This design comes from an exercise in tuning for small area, a short achievable clock period and few clock cycles per item on the open sky130 flow, not from production work. The RTL was checked by simulation tests, not by an equivalence proof against the original design.

Design gyro_angle_kalman_filter, start of the top module:
module gyro_angle_kalman_filter (
    input  logic                 i_clk,
    input  logic                 i_rst_n,
    input  logic                 i_in_valid,
    output logic                 o_in_stall,
    input  logic [89:0]          i_in_word,
    output logic                 o_out_valid,
    input  logic                 i_out_stall,
    output logic [64:0]          o_out_word,
    input  logic                 i_cfg_valid,
    output logic                 o_cfg_ready,
    input  logic [1:0]           i_cfg_index,
    input  logic [30:0]          i_cfg_data
);
    typedef enum logic [2:0] {S_IDLE, S_DIV, S_MUL, S_FAULT} t_state;
    typedef enum logic [3:0] {
        W_TMP,     
        W_PAB2,    
        W_PAA_T,   
        W_PBBP,    
        W_APRED,   
        W_PBA,     
        W_PBBU,    
        W_PAA,     
        W_PAB,     
        W_BUPD,    
        W_AUPD,    
        W_FLT      
    } t_wop;
    t_state r_st;
    logic [3:0] r_cnt;
    logic [2:0] r_pi;
    logic signed [31:0] r_angle, r_bias, r_ab, r_ba, r_bb;
    logic signed [33:0] r_aa;      
    logic [30:0]        r_apn, r_bpn, r_mn;
    logic               r_op;
    logic signed [31:0] r_src;
    logic [31:0] r_d;
    logic [31:0] r_rem0, r_rem1, r_q0, r_q1;
    logic        r_neg0, r_neg1;
    logic        r_sneg0, r_sneg1, r_sfz;    
    logic signed [32:0] r_x;
    logic [16:0]        r_bone, r_btwo, r_bneg;    
    logic               r_yneg;                    
    logic signed [41:0] r_t;
    logic               r_wv;
    t_wop               r_wop;
    logic               r_wneg;    
    logic r_out_valid, r_fault;
    logic w_last, w_ready, w_wcomp, w_frz;
    assign w_last  = r_op ? (r_pi == 3'd5) : (r_pi == 3'd4);
    assign w_ready = (r_st == S_IDLE) || (r_st == S_MUL && w_last);
    assign w_wcomp = r_wv && (r_wop == W_APRED || r_wop == W_AUPD || r_wop == W_FLT ||
                              r_wop == W_BUPD);
    assign w_frz   = w_wcomp && r_out_valid && i_out_stall;
    logic [31:0] w_k0, w_k1;
    assign w_k0 = r_q0[31] ? {r_neg0, {31{!r_neg0}}} : {1'b0, r_q0[30:0]};
    assign w_k1 = r_q1[31] ? {r_neg1, {31{!r_neg1}}} : {1'b0, r_q1[30:0]};
    function automatic logic [63:0] dstep(input logic [31:0] rem, input logic [31:0] q,
  ...
For scale: roughly 9000 cells after synthesis, ~630 flip-flops, about 76000 µm² of cells after synthesis.
Settings: LEC_CHECK=0, CAP_MARGIN=20, CORE_MARGIN=2, CORE_UTILIZATION=40, SETUP_SLACK_MARGIN=5, SLEW_MARGIN=20; clock period 12.5 ns.
run.sh (not shown) runs the stock make flow with config.mk's settings and CLKGATE_MAP_FILE= SYNTH_SCRIPT=/design/flow/synth_recipe.tcl, a recipe that flattens the netlist after the stock synthesis.
The first run went through all stages and came out clean.
Testbench counts at the start, summed over its fixed seeds: cycles 31,051, items 3,200.
Context: an optimization exercise on an open-source flow, tuned for small area and a short achievable clock period. The choices shown serve that exercise and are no tape-out recipe.
Only simulation tests tie the RTL to the original design; equivalence was not proved.
The clock port is modelled as an ideal driver; clocking choices that lean on that would not hold on a real chip.
Power is estimated from default activity; no workload was simulated.

==> inputs of indigo <==
Design cache_top, start of the top module:
module cache_top
(
	input  logic                     clk,
	input  logic                     reset,
	input  logic [32-1:0] address,
	input  logic                     read_signal,
	input  logic                     write_signal,
	input  logic [64-1:0]  write_data,
	output logic                     hit,
	output logic                     read_hit,
	output logic                     write_hit,
	output logic                     halt_hit,
	output logic [8-1:0] read_data
);
	localparam int NBYTE = 64 / 8;
	logic [8-1:0]  way_match;
	logic [8-1:0]  way_match_n;
	logic [8-1:0]  way_valid_r;
	logic [8-1:0]  way_halt_match;
	logic [8-1:0]  way_valid;
	logic [8-1:0]  way_touched;
	logic [8-1:0][1:0] way_match_rn;
	logic [8-1:0]  way_match_hn;
	logic                    hit_int;
	logic [8-1:0][8-1:0][1:0] way_byte_none;
	logic [3-1:0]  index;
	logic [3-1:0] offset;
	logic [8-1:0]     set_sel;
	logic [NBYTE-1:0]           offset_sel_n;
	logic                    access;
	logic                    store;
	assign index  = address[3 +: 3];
	assign offset = address[3-1:0];
	assign access = read_signal || write_signal;
	assign hit_int = !(&way_match_n);
	assign store   = write_signal || (read_signal && !hit_int);
	assign way_match   = ~way_match_n;
	assign way_valid_r = way_valid & {8{read_signal}};
  ...
Settings: LEC_CHECK=0, CAP_MARGIN=20, CORE_MARGIN=2, CORE_UTILIZATION=60, CTS_BUF_LIST=sky130_fd_sc_hd__clkbuf_16, CTS_CLUSTER_DIAMETER=70, CTS_CLUSTER_SIZE=24, SETUP_SLACK_MARGIN=5, SLEW_MARGIN=20, SYNTH_HIERARCHICAL=1, TNS_END_PERCENT=10; clock period 13.0 ns.
standard.sh (not shown) runs the stock make flow with config.mk's settings and CLKGATE_MAP_FILE= SYNTH_SCRIPT=/design/flow/synth_recipe.tcl, a recipe that flattens the netlist after the stock synthesis.
==> flow/flow/run.sh <==
#!/bin/bash
# Own layout flow: the standard ORFS flow (standard.sh, with the standard
# synthesis unchanged) with extra ORFS settings for the layout steps:
#  - MATCH_CELL_FOOTPRINT=0 lets the resizer swap a cell for any cell of the
#    same function, not only cells of the same footprint.
#  - POST_CTS_TCL (post_cts.tcl here) upsizes the gates that drive the
#    output buffers and runs one more timing repair after CTS.
#  - BUFFER_PORTS_ARGS places the port buffers as plain buffers; by default
#    they are delay cells (clkdlybuf4s50_1), which the footprint rule then
#    keeps slow on the paths from the inputs and to the outputs.
# Each tool's output goes to its log under orfs/logs; make's own output goes
# to flow_make.log in this folder.
set -euo pipefail
cd "$(dirname "$0")/.."
bash standard.sh MATCH_CELL_FOOTPRINT=0 \
	"BUFFER_PORTS_ARGS=-buffer_cell sky130_fd_sc_hd__buf_6" \
	"POST_CTS_TCL=$PWD/flow/post_cts.tcl" \
	finish > flow_make.log 2>&1
Other scripts of this flow, unchanged in this note and not shown: flow/flow/post_cts.tcl
==> fjord (differences from indigo) <==
--- a/flow/design.v
+++ b/flow/design.v
@@ -9,15 +9,14 @@
 module g_nand2 (input logic a, b, output logic y); assign y = ~(a & b); endmodule
 module g_nand3 (input logic a, b, c, output logic y); assign y = ~(a & b & c); endmodule
 module g_nand4 (input logic a, b, c, d, output logic y); assign y = ~(a & b & c & d); endmodule
 module g_nor2 (input logic a, b, output logic y); assign y = ~(a | b); endmodule
 module g_nor3 (input logic a, b, c, output logic y); assign y = ~(a | b | c); endmodule
 module g_xor2 (input logic a, b, output logic y); assign y = a ^ b; endmodule
 module g_o22ai (input logic a1, a2, b1, b2, output logic y); assign y = ~((a1 | a2) & (b1 | b2)); endmodule
-module g_a21oi (input logic a1, a2, b1, output logic y); assign y = ~((a1 & a2) | b1); endmodule
 module sel_tree
 #(
 	parameter int N      = 32,
 	parameter int LEVELS = 5      
 )
 (
 	input  logic [2*N-1:0] sel_n,
@@ -51,24 +50,24 @@
 	endgenerate
 	assign zero_seen = lvl[LEVELS-1][1:0];
 endmodule
 module cache_way
 (
 	input  logic                                     clk,
 	input  logic [32-1:0]                 address,
-	input  logic [8-1:0]                 offset_sel_n,
+	input  logic [8*8-1:0]     byte_sel_n,
 	input  logic                                     valid,
 	input  logic                                     valid_r,
 	input  logic [8-1:0]                   write_enable,
 	input  cache_pkg::cache_line_t                   write_data,
 	output logic                                     match_n,
 	output logic                                     match_hn,
-	output logic [1:0]                               match_rn,
+	output logic                                     match_rn,
 	output logic                                     halt_match,
-	output logic [8-1:0][1:0]            byte_none
+	output logic [8-1:0][1:0]            byte_zero
 );
 	localparam int KEY_W = 22 + 4;
 	localparam int NBYTE = 64 / 8;
 	logic [3-1:0]  index;
 	logic [KEY_W-1:0]           addr_key;
 	logic [KEY_W-1:0]           key_q  [8];
 	cache_pkg::cache_line_t     line_q [8];
@@ -86,36 +85,28 @@
 				begin
 					key_q[s]  <= addr_key;
 					line_q[s] <= write_data;
 				end
 			end
 		end
 	endgenerate
-	logic [8-1:0]     line_sel_n;
 	generate
 		for (genvar i = 0; i < 3; i++)
 		begin : g_index_n
 			g_inv u (.a(index[i]), .y(index_n[i]));
 		end
 		for (genvar s = 0; s < 8; s++)
 		begin : g_dec
-			g_nand3 u_key
+			g_nand3 u
 			(
 				.a (s[0] ? index[0] : index_n[0]),
 				.b (s[1] ? index[1] : index_n[1]),
 				.c (s[2] ? index[2] : index_n[2]),
 				.y (set_sel_n[s])
 			);
-			g_nand3 u_line
-			(
-				.a (s[0] ? index[0] : index_n[0]),
-				.b (s[1] ? index[1] : index_n[1]),
-				.c (s[2] ? index[2] : index_n[2]),
-				.y (line_sel_n[s])
-			);
 		end
 	endgenerate
 	generate
 		for (genvar b = 0; b < KEY_W; b++)
 		begin : g_key
 			logic [8-1:0] kb;
 			logic [1:0]             zero_seen;
@@ -139,47 +130,35 @@
 		g_nand2 u_l1_last (.a(eq[24]), .b(eq[25]), .y(l1[8]));
 		for (genvar i = 0; i < 3; i++)
 		begin : g_l2
 			g_nor3 u (.a(l1[3*i]), .b(l1[3*i+1]), .c(l1[3*i+2]), .y(l2[i]));
 		end
 		g_nand4 u_match   (.a(l2[0]), .b(l2[1]), .c(l2[2]), .d(valid),   .y(match_n));
 		g_nand4 u_match_h (.a(l2[0]), .b(l2[1]), .c(l2[2]), .d(valid),   .y(match_hn));
-		g_nand4 u_match_r0 (.a(l2[0]), .b(l2[1]), .c(l2[2]), .d(valid_r), .y(match_rn[0]));
-		g_nand4 u_match_r1 (.a(l2[0]), .b(l2[1]), .c(l2[2]), .d(valid_r), .y(match_rn[1]));
+		g_nand4 u_match_r (.a(l2[0]), .b(l2[1]), .c(l2[2]), .d(valid_r), .y(match_rn));
 	endgenerate
 	generate
 		logic halt_eq_n;
 		logic valid_n;
 		g_nand4 u_halt_eq (.a(eq[0]), .b(eq[1]), .c(eq[2]), .d(eq[3]), .y(halt_eq_n));
 		g_inv   u_valid_n (.a(valid), .y(valid_n));
 		g_nor2  u_halt    (.a(halt_eq_n), .b(valid_n), .y(halt_match));
 	endgenerate
-	logic [64-1:0] line_n;
-	generate
-		for (genvar i = 0; i < 64; i++)
-		begin : g_line
-			logic [8-1:0] lb;
-			logic [1:0]             zero_none;
-			for (genvar s = 0; s < 8; s++)
-			begin : g_lb
-				assign lb[s] = line_q[s][i];
-			end
-			sel_tree #(.N(8 / 2), .LEVELS(2)) u_sel (.sel_n(line_sel_n), .d(lb), .zero_seen(zero_none));
-			g_nand2 u_bit (.a(zero_none[0]), .b(zero_none[1]), .y(line_n[i]));
-		end
-	endgenerate
 	generate
 		for (genvar b = 0; b < 8; b++)
 		begin : g_byte
-			logic [NBYTE-1:0] db;
-			for (genvar o = 0; o < NBYTE; o++)
-			begin : g_o
-				assign db[o] = line_n[o*8+b];
+			logic [8*NBYTE-1:0] db;
+			for (genvar s = 0; s < 8; s++)
+			begin : g_s
+				for (genvar o = 0; o < NBYTE; o++)
+				begin : g_o
+					assign db[s*NBYTE+o] = line_q[s][o*8+b];
+				end
 			end
-			sel_tree #(.N(NBYTE / 2), .LEVELS(2)) u_sel (.sel_n(offset_sel_n), .d(db), .zero_seen(byte_none[b]));
+			sel_tree #(.N(8 * NBYTE / 2), .LEVELS(5)) u_sel (.sel_n(byte_sel_n), .d(db), .zero_seen(byte_zero[b]));
 		end
 	endgenerate
 endmodule
 `default_nettype wire
 `timescale 1ns/1ps
 `default_nettype none
 module lru_replace
@@ -260,17 +239,17 @@
 endmodule
 `default_nettype wire
 `timescale 1ns/1ps
 `default_nettype none
 module hit_select
 (
 	input  logic [8-1:0]                     match_hn,
-	input  logic [8-1:0][1:0]                match_rn,
+	input  logic [8-1:0]                     match_rn,
 	input  logic [8-1:0]                     halt_match,
-	input  logic [8-1:0][8-1:0][1:0] byte_none,
+	input  logic [8-1:0][8-1:0][1:0] byte_zero,
 	input  logic                                       read_signal,
 	input  logic                                       write_signal,
 	output logic                                       hit,
 	output logic                                       read_hit,
 	output logic                                       write_hit,
 	output logic                                       halt_hit,
 	output logic [8-1:0]                   read_data
@@ -298,15 +277,15 @@
 	generate
 		for (genvar b = 0; b < 8; b++)
 		begin : g_bit
 			logic [8-1:0] way_bit;
 			logic [3:0]             pair_n;
 			for (genvar w = 0; w < 8; w++)
 			begin : g_way
-				g_a21oi u (.a1(byte_none[w][b][0]), .a2(byte_none[w][b][1]), .b1(match_rn[w][b / 4]), .y(way_bit[w]));
+				g_nor3 u (.a(match_rn[w]), .b(byte_zero[w][b][0]), .c(byte_zero[w][b][1]), .y(way_bit[w]));
 			end
 			for (genvar i = 0; i < 4; i++)
 			begin : g_pair
 				g_nor2 u (.a(way_bit[2*i]), .b(way_bit[2*i+1]), .y(pair_n[i]));
 			end
 			g_nand4 u_or (.a(pair_n[0]), .b(pair_n[1]), .c(pair_n[2]), .d(pair_n[3]), .y(read_data[b]));
 		end
@@ -332,22 +311,23 @@
 	localparam int NBYTE = 64 / 8;
 	logic [8-1:0]  way_match;
 	logic [8-1:0]  way_match_n;
 	logic [8-1:0]  way_valid_r;
 	logic [8-1:0]  way_halt_match;
 	logic [8-1:0]  way_valid;
 	logic [8-1:0]  way_touched;
-	logic [8-1:0][1:0] way_match_rn;
+	logic [8-1:0]  way_match_rn;
 	logic [8-1:0]  way_match_hn;
 	logic                    hit_int;
-	logic [8-1:0][8-1:0][1:0] way_byte_none;
+	logic [8-1:0][8-1:0][1:0] way_byte_zero;
 	logic [3-1:0]  index;
 	logic [3-1:0] offset;
 	logic [8-1:0]     set_sel;
-	logic [NBYTE-1:0]           offset_sel_n;
+	logic [NBYTE-1:0]           offset_sel;
+	logic [8*NBYTE-1:0] byte_sel_n;
 	logic                    access;
 	logic                    store;
 	assign index  = address[3 +: 3];
 	assign offset = address[3-1:0];
 	assign access = read_signal || write_signal;
 	assign hit_int = !(&way_match_n);
 	assign store   = write_signal || (read_signal && !hit_int);
@@ -356,57 +336,80 @@
 	always_comb
 	begin
 		for (int s = 0; s < 8; s++)
 		begin
 			set_sel[s] = (index == s);
 		end
 	end
+	logic [3-1:0]  index_n;
 	logic [3-1:0] offset_n;
+	logic [8-1:0]     set_hot;
 	generate
 		for (genvar i = 0; i < 3; i++)
+		begin : g_index_n
+			g_inv u (.a(index[i]), .y(index_n[i]));
+		end
+		for (genvar i = 0; i < 3; i++)
 		begin : g_offset_n
 			g_inv u (.a(offset[i]), .y(offset_n[i]));
 		end
+		for (genvar s = 0; s < 8; s++)
+		begin : g_set_hot
+			g_nor3 u
+			(
+				.a (s[0] ? index_n[0] : index[0]),
+				.b (s[1] ? index_n[1] : index[1]),
+				.c (s[2] ? index_n[2] : index[2]),
+				.y (set_hot[s])
+			);
+		end
 		for (genvar o = 0; o < NBYTE; o++)
-		begin : g_offset_sel
-			g_nand3 u
+		begin : g_offset_hot
+			g_nor3 u
 			(
-				.a (o[0] ? offset[0] : offset_n[0]),
-				.b (o[1] ? offset[1] : offset_n[1]),
-				.c (o[2] ? offset[2] : offset_n[2]),
-				.y (offset_sel_n[o])
+				.a (o[0] ? offset_n[0] : offset[0]),
+				.b (o[1] ? offset_n[1] : offset[1]),
+				.c (o[2] ? offset_n[2] : offset[2]),
+				.y (offset_sel[o])
 			);
 		end
+		for (genvar s = 0; s < 8; s++)
+		begin : g_byte_s
+			for (genvar o = 0; o < NBYTE; o++)
+			begin : g_byte_o
+				g_nand2 u (.a(set_hot[s]), .b(offset_sel[o]), .y(byte_sel_n[s*NBYTE+o]));
+			end
+		end
 	endgenerate
 	generate
 		for (genvar w = 0; w < 8; w++)
 		begin : g_way
 			cache_way way_inst
 			(
 				.clk          (clk),
 				.address      (address),
-				.offset_sel_n (offset_sel_n),
+				.byte_sel_n   (byte_sel_n),
 				.valid        (way_valid[w]),
 				.valid_r      (way_valid_r[w]),
 				.write_enable ({8{store && way_touched[w]}} & set_sel),
 				.write_data   (write_data),
 				.match_n      (way_match_n[w]),
 				.match_hn     (way_match_hn[w]),
 				.match_rn     (way_match_rn[w]),
 				.halt_match   (way_halt_match[w]),
-				.byte_none    (way_byte_none[w])
+				.byte_zero    (way_byte_zero[w])
 			);
 		end
 	endgenerate
 	hit_select hit_select_inst
 	(
 		.match_hn     (way_match_hn),
 		.match_rn     (way_match_rn),
 		.halt_match   (way_halt_match),
-		.byte_none    (way_byte_none),
+		.byte_zero    (way_byte_zero),
 		.read_signal  (read_signal),
 		.write_signal (write_signal),
 		.hit          (hit),
 		.read_hit     (read_hit),
 		.write_hit    (write_hit),
 		.halt_hit     (halt_hit),
 		.read_data    (read_data)
==> cedar (differences from indigo) <==
--- a/flow/design.v
+++ b/flow/design.v
@@ -58,15 +58,15 @@
 	input  logic [8-1:0]                 offset_sel_n,
 	input  logic                                     valid,
 	input  logic                                     valid_r,
 	input  logic [8-1:0]                   write_enable,
 	input  cache_pkg::cache_line_t                   write_data,
 	output logic                                     match_n,
 	output logic                                     match_hn,
-	output logic [1:0]                               match_rn,
+	output logic                                     match_rn,
 	output logic                                     halt_match,
 	output logic [8-1:0][1:0]            byte_none
 );
 	localparam int KEY_W = 22 + 4;
 	localparam int NBYTE = 64 / 8;
 	logic [3-1:0]  index;
 	logic [KEY_W-1:0]           addr_key;
@@ -139,16 +139,15 @@
 		g_nand2 u_l1_last (.a(eq[24]), .b(eq[25]), .y(l1[8]));
 		for (genvar i = 0; i < 3; i++)
 		begin : g_l2
 			g_nor3 u (.a(l1[3*i]), .b(l1[3*i+1]), .c(l1[3*i+2]), .y(l2[i]));
 		end
 		g_nand4 u_match   (.a(l2[0]), .b(l2[1]), .c(l2[2]), .d(valid),   .y(match_n));
 		g_nand4 u_match_h (.a(l2[0]), .b(l2[1]), .c(l2[2]), .d(valid),   .y(match_hn));
-		g_nand4 u_match_r0 (.a(l2[0]), .b(l2[1]), .c(l2[2]), .d(valid_r), .y(match_rn[0]));
-		g_nand4 u_match_r1 (.a(l2[0]), .b(l2[1]), .c(l2[2]), .d(valid_r), .y(match_rn[1]));
+		g_nand4 u_match_r (.a(l2[0]), .b(l2[1]), .c(l2[2]), .d(valid_r), .y(match_rn));
 	endgenerate
 	generate
 		logic halt_eq_n;
 		logic valid_n;
 		g_nand4 u_halt_eq (.a(eq[0]), .b(eq[1]), .c(eq[2]), .d(eq[3]), .y(halt_eq_n));
 		g_inv   u_valid_n (.a(valid), .y(valid_n));
 		g_nor2  u_halt    (.a(halt_eq_n), .b(valid_n), .y(halt_match));
@@ -260,15 +259,15 @@
 endmodule
 `default_nettype wire
 `timescale 1ns/1ps
 `default_nettype none
 module hit_select
 (
 	input  logic [8-1:0]                     match_hn,
-	input  logic [8-1:0][1:0]                match_rn,
+	input  logic [8-1:0]                     match_rn,
 	input  logic [8-1:0]                     halt_match,
 	input  logic [8-1:0][8-1:0][1:0] byte_none,
 	input  logic                                       read_signal,
 	input  logic                                       write_signal,
 	output logic                                       hit,
 	output logic                                       read_hit,
 	output logic                                       write_hit,
@@ -298,15 +297,15 @@
 	generate
 		for (genvar b = 0; b < 8; b++)
 		begin : g_bit
 			logic [8-1:0] way_bit;
 			logic [3:0]             pair_n;
 			for (genvar w = 0; w < 8; w++)
 			begin : g_way
-				g_a21oi u (.a1(byte_none[w][b][0]), .a2(byte_none[w][b][1]), .b1(match_rn[w][b / 4]), .y(way_bit[w]));
+				g_a21oi u (.a1(byte_none[w][b][0]), .a2(byte_none[w][b][1]), .b1(match_rn[w]), .y(way_bit[w]));
 			end
 			for (genvar i = 0; i < 4; i++)
 			begin : g_pair
 				g_nor2 u (.a(way_bit[2*i]), .b(way_bit[2*i+1]), .y(pair_n[i]));
 			end
 			g_nand4 u_or (.a(pair_n[0]), .b(pair_n[1]), .c(pair_n[2]), .d(pair_n[3]), .y(read_data[b]));
 		end
@@ -332,15 +331,15 @@
 	localparam int NBYTE = 64 / 8;
 	logic [8-1:0]  way_match;
 	logic [8-1:0]  way_match_n;
 	logic [8-1:0]  way_valid_r;
 	logic [8-1:0]  way_halt_match;
 	logic [8-1:0]  way_valid;
 	logic [8-1:0]  way_touched;
-	logic [8-1:0][1:0] way_match_rn;
+	logic [8-1:0]  way_match_rn;
 	logic [8-1:0]  way_match_hn;
 	logic                    hit_int;
 	logic [8-1:0][8-1:0][1:0] way_byte_none;
 	logic [3-1:0]  index;
 	logic [3-1:0] offset;
 	logic [8-1:0]     set_sel;
 	logic [NBYTE-1:0]           offset_sel_n;
==> notes.md <==
grt met3 use -> 0.0928
crit-path max cell delay -> 0.35 ns
Reg2Reg Depth -> 16
Horiz. Die Dim -> 603 um
multi-input gates -> 6,508
R2R Path End -> g_way[5].way_inst.line_q[0][1]$_DFFE_PP_
final non-filler cell total -> 18.5k
post-synthesis simple-gate area fraction -> 0.0537
initial antenna violation count -> 26
hold path startpoint -> lru_replace_inst.state_q[1][13]$_DFFE_PP_
routability cong. -> 0.845
status -> finished clean
(the above is from indigo)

━━━━━━━━━━━━━━━━━━━━━━━━━━━━━━

TASK DESCRIPTION -> Look above for the line containing "-module g_a21oi (input" and the line containing "module cache_way". Transcribe both, with the lines between them, exactly.

OUTPUT FOR THIS TASK ->
-module g_a21oi (input logic a1, a2, b1, output logic y); assign y = ~((a1 & a2) | b1); endmodule
 module sel_tree
 #(
 	parameter int N      = 32,
 	parameter int LEVELS = 5      
 )
 (
 	input  logic [2*N-1:0] sel_n,
@@ -51,24 +50,24 @@
 	endgenerate
 	assign zero_seen = lvl[LEVELS-1][1:0];
 endmodule
 module cache_way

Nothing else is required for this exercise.